_Problem to work on_: Report every line from the material that contains the word "cells".
════════
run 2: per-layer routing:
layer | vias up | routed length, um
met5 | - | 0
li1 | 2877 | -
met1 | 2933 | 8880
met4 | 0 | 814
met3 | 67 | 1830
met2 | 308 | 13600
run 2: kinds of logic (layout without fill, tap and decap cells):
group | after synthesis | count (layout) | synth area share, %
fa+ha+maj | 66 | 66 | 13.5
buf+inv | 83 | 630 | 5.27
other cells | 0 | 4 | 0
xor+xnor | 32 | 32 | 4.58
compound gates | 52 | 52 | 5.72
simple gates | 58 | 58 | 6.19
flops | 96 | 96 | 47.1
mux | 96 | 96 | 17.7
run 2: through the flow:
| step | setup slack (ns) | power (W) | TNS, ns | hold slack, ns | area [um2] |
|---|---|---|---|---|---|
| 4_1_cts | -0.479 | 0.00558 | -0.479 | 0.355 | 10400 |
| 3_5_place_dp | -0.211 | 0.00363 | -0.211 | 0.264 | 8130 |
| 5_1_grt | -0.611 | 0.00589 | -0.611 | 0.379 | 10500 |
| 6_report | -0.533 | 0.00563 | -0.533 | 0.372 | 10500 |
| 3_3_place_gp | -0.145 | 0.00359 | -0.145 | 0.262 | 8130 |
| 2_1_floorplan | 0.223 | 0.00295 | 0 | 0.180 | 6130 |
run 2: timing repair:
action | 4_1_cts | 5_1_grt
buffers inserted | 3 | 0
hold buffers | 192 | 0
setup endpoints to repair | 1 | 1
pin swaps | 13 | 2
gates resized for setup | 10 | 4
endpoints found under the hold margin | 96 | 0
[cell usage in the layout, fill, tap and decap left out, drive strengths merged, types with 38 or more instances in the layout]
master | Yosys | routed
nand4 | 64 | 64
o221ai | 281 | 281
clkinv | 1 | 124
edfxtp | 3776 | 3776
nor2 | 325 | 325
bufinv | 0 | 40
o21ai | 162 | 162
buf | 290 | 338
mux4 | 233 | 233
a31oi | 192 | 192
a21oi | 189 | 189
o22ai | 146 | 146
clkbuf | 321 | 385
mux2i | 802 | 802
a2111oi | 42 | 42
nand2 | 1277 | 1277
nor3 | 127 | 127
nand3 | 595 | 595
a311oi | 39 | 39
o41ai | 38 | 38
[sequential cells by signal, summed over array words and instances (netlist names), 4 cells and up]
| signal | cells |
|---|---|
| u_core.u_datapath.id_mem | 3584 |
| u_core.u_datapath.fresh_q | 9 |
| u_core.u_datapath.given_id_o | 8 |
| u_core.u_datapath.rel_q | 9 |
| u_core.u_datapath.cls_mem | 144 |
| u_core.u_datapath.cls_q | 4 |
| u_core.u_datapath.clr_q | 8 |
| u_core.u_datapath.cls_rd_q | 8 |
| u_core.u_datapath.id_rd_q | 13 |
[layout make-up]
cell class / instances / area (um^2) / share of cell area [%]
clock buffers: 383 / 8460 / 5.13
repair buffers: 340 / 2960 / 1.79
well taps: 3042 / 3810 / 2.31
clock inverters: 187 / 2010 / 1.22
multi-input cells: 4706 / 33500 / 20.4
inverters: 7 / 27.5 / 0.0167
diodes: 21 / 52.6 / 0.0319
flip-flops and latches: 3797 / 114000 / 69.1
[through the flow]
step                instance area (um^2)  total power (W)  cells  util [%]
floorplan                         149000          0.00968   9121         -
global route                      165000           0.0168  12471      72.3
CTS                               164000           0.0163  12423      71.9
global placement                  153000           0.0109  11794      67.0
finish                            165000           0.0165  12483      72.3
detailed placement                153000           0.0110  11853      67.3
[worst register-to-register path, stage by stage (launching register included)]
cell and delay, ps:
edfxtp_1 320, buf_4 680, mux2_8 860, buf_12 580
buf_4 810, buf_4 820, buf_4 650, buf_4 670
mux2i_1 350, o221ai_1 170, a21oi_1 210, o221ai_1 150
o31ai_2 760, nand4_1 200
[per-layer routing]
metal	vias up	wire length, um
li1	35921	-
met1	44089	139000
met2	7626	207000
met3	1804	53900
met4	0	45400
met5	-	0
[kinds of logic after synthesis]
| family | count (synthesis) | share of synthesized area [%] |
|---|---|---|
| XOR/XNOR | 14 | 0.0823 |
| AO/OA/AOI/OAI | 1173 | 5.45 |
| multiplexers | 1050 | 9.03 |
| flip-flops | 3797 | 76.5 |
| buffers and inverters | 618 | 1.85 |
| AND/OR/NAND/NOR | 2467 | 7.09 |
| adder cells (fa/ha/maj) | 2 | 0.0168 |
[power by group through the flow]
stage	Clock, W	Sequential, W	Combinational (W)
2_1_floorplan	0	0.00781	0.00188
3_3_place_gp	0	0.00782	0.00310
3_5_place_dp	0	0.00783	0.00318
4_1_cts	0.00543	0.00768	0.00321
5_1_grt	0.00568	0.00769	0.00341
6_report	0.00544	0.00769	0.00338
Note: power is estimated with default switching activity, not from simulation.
`src/design/crrnp_pkg.sv`:
```
// ----------------------------------------------------------------------------
// crrnp_pkg: shared types and constants of the credit round-robin node picker
// Field widths, command and register codes, controller states and the
// request bundle that the controller sends to the credit store.
// ----------------------------------------------------------------------------
package crrnp_pkg;

  localparam int NODE_W        = 5;
  localparam int CREDIT_W      = 8;
  localparam int ADDR_W        = 32;
  localparam int CMD_W         = 3;
  localparam int DIM_W         = 3;
  localparam int CNT_W         = NODE_W + 1;
  // Node indices are five bits wide, so no more entries than this can be named.
  localparam int NODE_LIMIT    = 1 << NODE_W;
  localparam int MAX_NODES_DEF = 32;

  localparam int S_TDATA_W = 80;  // 77 bits of fields, padded to whole bytes
  localparam int M_TDATA_W = 48;  // 46 bits of fields, padded to whole bytes
  localparam int CFG_IDX_W  = 1;
  localparam int CFG_DATA_W = 5;

  typedef enum logic [CMD_W-1:0] {
    CMD_CLAIM         = 3'd0,
    CMD_PROBE         = 3'd1,
    CMD_LOAD_CREDIT   = 3'd2,
    CMD_SET_PTR       = 3'd3,
    CMD_LOAD_DEFAULTS = 3'd4
  } crrnp_cmd_e;

  typedef enum logic [CFG_IDX_W-1:0] {
    CFG_OWN_NODE = 1'd0,
    CFG_CUBE_DIM = 1'd1
  } crrnp_cfg_e;

  typedef enum logic [2:0] {
    ST_IDLE,
    ST_EXEC,
    ST_SCAN,
    ST_UPDATE,
    ST_RESP
  } crrnp_state_e;

  typedef struct packed {
    logic                wr_en;
    logic [NODE_W-1:0]   wr_node;
    logic [CREDIT_W-1:0] wr_credit;
    logic                dflt_en;
    logic                rd_en;
    logic [NODE_W-1:0]   rd_node;
  } crrnp_store_req_t;

endpackage

```
`src/design/crrnp_credit_store.sv`:
```
// ----------------------------------------------------------------------------
// crrnp_credit_store: per-node credit memory
// One synchronous memory with a registered read. Per-entry valid bits and a
// default mask give the cleared and neighbor-default contents without a sweep.
// ----------------------------------------------------------------------------
module crrnp_credit_store
  import crrnp_pkg::*;
#(
  parameter int DEPTH = MAX_NODES_DEF
) (
  input  logic                 clk_i,
  input  logic                 rst_ni,
  input  crrnp_store_req_t     req_i,
  input  logic [DEPTH-1:0]     dflt_mask_i,
  output logic [CREDIT_W-1:0]  rd_credit_o
);

  localparam int AW = (DEPTH > 1) ? $clog2(DEPTH) : 1;

  logic [CREDIT_W-1:0] mem [DEPTH];
  logic [DEPTH-1:0]    valid_q;
  logic [DEPTH-1:0]    dflt_q;
  logic [CREDIT_W-1:0] rd_data_q;
  logic                rd_valid_q;
  logic                rd_dflt_q;
  logic [AW-1:0]       wr_addr;
  logic [AW-1:0]       rd_addr;

  assign wr_addr = req_i.wr_node[AW-1:0];
  assign rd_addr = req_i.rd_node[AW-1:0];

  always_ff @(posedge clk_i) begin
    if (req_i.wr_en) begin
      mem[wr_addr] <= req_i.wr_credit;
    end
    if (req_i.rd_en) begin
      rd_data_q <= mem[rd_addr];
    end
  end

  always_ff @(posedge clk_i or negedge rst_ni) begin
    if (!rst_ni) begin
      valid_q    <= '0;
      dflt_q     <= '0;
      rd_valid_q <= 1'b0;
      rd_dflt_q  <= 1'b0;
    end else begin
      if (req_i.dflt_en) begin
        valid_q <= '0;
        dflt_q  <= dflt_mask_i;
      end else if (req_i.wr_en) begin
        valid_q[wr_addr] <= 1'b1;
      end
      if (req_i.rd_en) begin
        rd_valid_q <= valid_q[rd_addr];
        rd_dflt_q  <= dflt_q[rd_addr];
      end
    end
  end

  // An entry never written since reset or the last default load reads as
  // its default: one for a hypercube neighbor, zero otherwise.
  assign rd_credit_o = rd_valid_q ? rd_data_q : {{(CREDIT_W-1){1'b0}}, rd_dflt_q};

endmodule

```
`src/design/credit_round_robin_node_picker_unit.sv`:
```
// ----------------------------------------------------------------------------
// credit_round_robin_node_picker_unit: credit-based round-robin node picker
// Claim and probe scan the credit memory one entry per cycle from the pointer
// over at most N entries, N the node count (at most 32), and stop at the first
// entry of another node with nonzero credit. Load, set and default commands
// go through the execute and response states. One item is in work at a time.
// Reset clears all credits, the pointer and both registers at once.
// ----------------------------------------------------------------------------
module credit_round_robin_node_picker_unit
  import crrnp_pkg::*;
#(
  parameter int MAX_NODES = MAX_NODES_DEF
) (
  input  logic                  clk_i,
  input  logic                  rst_ni,
  input  logic                  cfg_we_i,
  input  logic [CFG_IDX_W-1:0]  cfg_idx_i,
  input  logic [CFG_DATA_W-1:0] cfg_data_i,
  input  logic                  s_axis_tvalid,
  output logic                  s_axis_tready,
  // node_index[4:0], credit_value[12:5], local_addr[44:13],
  // continue_addr[76:45], zero padding[79:77]
  input  logic [S_TDATA_W-1:0]  s_axis_tdata,
  // cmd[2:0]
  input  logic [CMD_W-1:0]      s_axis_tuser,
  output logic                  m_axis_tvalid,
  input  logic                  m_axis_tready,
  // granted[0], dest_node[5:1], next_addr[37:6], credit_after[45:38],
  // zero padding[47:46]
  output logic [M_TDATA_W-1:0]  m_axis_tdata
);

  localparam int DEPTH   = (MAX_NODES < NODE_LIMIT) ? MAX_NODES : NODE_LIMIT;
  localparam int AW      = (DEPTH > 1) ? $clog2(DEPTH) : 1;
  localparam int CAP_LOG = $clog2(MAX_NODES + 1) - 1;
  localparam int DIM_CAP = (CAP_LOG < NODE_W) ? CAP_LOG : NODE_W;
  localparam logic [CNT_W-1:0] DEPTH_C   = CNT_W'(DEPTH);
  localparam logic [DIM_W-1:0] DIM_CAP_C = DIM_W'(DIM_CAP);

  crrnp_state_e        state_q, state_d;
  crrnp_store_req_t    store_req;
  logic [DEPTH-1:0]    nb_mask;
  logic [CREDIT_W-1:0] rd_credit;

  logic [NODE_W-1:0]   own_q;
  logic [DIM_W-1:0]    dim_q;
  logic [NODE_W-1:0]   ptr_q, ptr_d;

  logic [CMD_W-1:0]    cmd_q;
  logic [NODE_W-1:0]   nidx_q;
  logic [CREDIT_W-1:0] cval_q;
  logic [ADDR_W-1:0]   laddr_q;
  logic [ADDR_W-1:0]   caddr_q;
  logic [NODE_W-1:0]   start_q;

  logic [CNT_W-1:0]    k_q;
  logic                chk_vld_q;
  logic [NODE_W-1:0]   chk_idx_q;
  logic                chk_last_q;
  logic                gnt_q;
  logic [NODE_W-1:0]   node_q;
  logic [CREDIT_W-1:0] cafter_q;

  logic                m_valid_q;
  logic [M_TDATA_W-1:0] m_data_q;

  logic [DIM_W-1:0]    n_log;
  logic [CNT_W-1:0]    n_nodes;
  logic [NODE_W-1:0]   n_mask;
  logic                accept;
  logic                issue;
  logic [NODE_W-1:0]   rd_idx;
  logic                hit;
  logic                miss_done;
  logic                out_free;
  logic                load_out;
  logic                is_claim;

  // Node count: 2^dimension, capped by the storage and the node index width.
  assign n_log   = (dim_q > DIM_CAP_C) ? DIM_CAP_C : dim_q;
  assign n_nodes = CNT_W'(1) << n_log;
  assign n_mask  = NODE_W'(n_nodes - CNT_W'(1));

  assign accept    = s_axis_tvalid && s_axis_tready;
  assign is_claim  = (cmd_q == CMD_CLAIM);
  assign issue     = (state_q == ST_SCAN) && (k_q < n_nodes);
  assign rd_idx    = (start_q + k_q[NODE_W-1:0]) & n_mask;
  assign hit       = chk_vld_q && (chk_idx_q != own_q) && (rd_credit != '0);
  assign miss_done = chk_vld_q && chk_last_q && !hit;
  assign out_free  = !m_valid_q || m_axis_tready;

  always_comb begin
    logic [NODE_W-1:0] nb;
    nb      = '0;
    nb_mask = '0;
    for (int i = 0; i < NODE_W; i++) begin
      if ((CNT_W'(1) << i) < n_nodes) begin
        nb = own_q ^ NODE_W'(1 << i);
        if ({1'b0, nb} < DEPTH_C) begin
          nb_mask[nb[AW-1:0]] = 1'b1;
        end
      end
    end
  end

  crrnp_credit_store #(
    .DEPTH (DEPTH)
  ) u_store (
    .clk_i       (clk_i),
    .rst_ni      (rst_ni),
    .req_i       (store_req),
    .dflt_mask_i (nb_mask),
    .rd_credit_o (rd_credit)
  );

  // Next state.
  always_comb begin
    state_d = state_q;
    unique case (state_q)
      ST_IDLE: begin
        if (accept) begin
          if (s_axis_tuser == CMD_CLAIM || s_axis_tuser == CMD_PROBE) begin
            state_d = ST_SCAN;
          end else begin
            state_d = ST_EXEC;
          end
        end
      end
      ST_EXEC:   state_d = ST_RESP;
      ST_SCAN: begin
        if (hit) begin
          state_d = ST_UPDATE;
        end else if (miss_done) begin
          state_d = ST_RESP;
        end
      end
      ST_UPDATE: state_d = ST_RESP;
      ST_RESP: begin
        if (out_free) begin
          state_d = ST_IDLE;
        end
      end
      default:   state_d = ST_IDLE;
    endcase
  end

  // Outputs of the controller.
  always_comb begin
    s_axis_tready       = 1'b0;
    load_out            = 1'b0;
    ptr_d               = ptr_q;
    store_req           = '0;
    store_req.rd_en     = issue;
    store_req.rd_node   = rd_idx;
    unique case (state_q)
      ST_IDLE: s_axis_tready = 1'b1;
      ST_EXEC: begin
        case (cmd_q)
          CMD_LOAD_CREDIT: begin
            store_req.wr_en     = ({1'b0, nidx_q} < DEPTH_C);
            store_req.wr_node   = nidx_q;
            store_req.wr_credit = cval_q;
          end
          CMD_SET_PTR: ptr_d = nidx_q;
          CMD_LOAD_DEFAULTS: begin
            store_req.dflt_en = 1'b1;
            ptr_d             = (own_q + NODE_W'(1)) & n_mask;
          end
          default: ;
        endcase
      end
      ST_SCAN: ;
      ST_UPDATE: begin
        if (is_claim) begin
          store_req.wr_en     = 1'b1;
          store_req.wr_node   = node_q;
          store_req.wr_credit = cafter_q - CREDIT_W'(1);
          ptr_d               = (node_q + NODE_W'(1)) & n_mask;
        end
      end
      ST_RESP: load_out = out_free;
      default: ;
    endcase
  end

  always_ff @(posedge clk_i or negedge rst_ni) begin
    if (!rst_ni) begin
      state_q   <= ST_IDLE;
      own_q     <= '0;
      dim_q     <= '0;
      ptr_q     <= '0;
      k_q       <= '0;
      chk_vld_q <= 1'b0;
      gnt_q     <= 1'b0;
      m_valid_q <= 1'b0;
    end else begin
      state_q <= state_d;
      ptr_q   <= ptr_d;
      if (cfg_we_i) begin
        case (cfg_idx_i)
          CFG_OWN_NODE: own_q <= cfg_data_i[NODE_W-1:0];
          CFG_CUBE_DIM: dim_q <= cfg_data_i[DIM_W-1:0];
          default: ;
        endcase
      end
      if (accept) begin
        k_q       <= '0;
        chk_vld_q <= 1'b0;
        gnt_q     <= 1'b0;
      end else if (state_q == ST_SCAN) begin
        if (issue) begin
          k_q <= k_q + CNT_W'(1);
        end
        chk_vld_q <= issue && !hit;
        if (hit) begin
          gnt_q <= 1'b1;
        end
      end
      if (load_out) begin
        m_valid_q <= 1'b1;
      end else if (m_axis_tready) begin
        m_valid_q <= 1'b0;
      end
    end
  end

  always_ff @(posedge clk_i) begin
    if (accept) begin
      cmd_q    <= s_axis_tuser;
      nidx_q   <= s_axis_tdata[4:0];
      cval_q   <= s_axis_tdata[12:5];
      laddr_q  <= s_axis_tdata[44:13];
      caddr_q  <= s_axis_tdata[76:45];
      // A pointer outside the node range starts the scan at node zero.
      start_q  <= ({1'b0, ptr_q} < n_nodes) ? ptr_q : '0;
      node_q   <= '0;
      cafter_q <= '0;
    end
    if (issue) begin
      chk_idx_q  <= rd_idx;
      chk_last_q <= (k_q == n_nodes - CNT_W'(1));
    end
    if ((state_q == ST_SCAN) && hit) begin
      node_q   <= chk_idx_q;
      cafter_q <= rd_credit;
    end
    if ((state_q == ST_UPDATE) && is_claim) begin
      cafter_q <= cafter_q - CREDIT_W'(1);
    end
    if (load_out) begin
      m_data_q <= {2'b00, cafter_q, (gnt_q && is_claim) ? caddr_q : laddr_q,
                   node_q, gnt_q};
    end
  end

  assign m_axis_tvalid = m_valid_q;
  assign m_axis_tdata  = m_data_q;

  // The credit memory is never read and written in the same cycle.
  a_no_rw_overlap: assert property (@(posedge clk_i) disable iff (!rst_ni)
    store_req.rd_en |-> !store_req.wr_en && !store_req.dflt_en)
    else $error("credit store read overlaps a write");

  // The scan never issues more reads than there are nodes.
  a_scan_bound: assert property (@(posedge clk_i) disable iff (!rst_ni)
    (state_q == ST_SCAN) |-> (k_q <= n_nodes))
    else $error("scan ran past the node count");

  // A granted claim never hands work to this node.
  a_not_own: assert property (@(posedge clk_i) disable iff (!rst_ni)
    (load_out && gnt_q) |-> (node_q != own_q))
    else $error("own node chosen as destination");

  // A result is only loaded when the output register can take it.
  a_out_free: assert property (@(posedge clk_i) disable iff (!rst_ni)
    (m_axis_tvalid && !m_axis_tready) |-> !load_out)
    else $error("pending result overwritten");

endmodule
```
════════
_Exercise response_:
run 2: kinds of logic (layout without fill, tap and decap cells):
other cells | 0 | 4 | 0
[sequential cells by signal, summed over array words and instances (netlist names), 4 cells and up]
| signal | cells |
multi-input cells: 4706 / 33500 / 20.4
step                instance area (um^2)  total power (W)  cells  util [%]
| adder cells (fa/ha/maj) | 2 | 0.0168 |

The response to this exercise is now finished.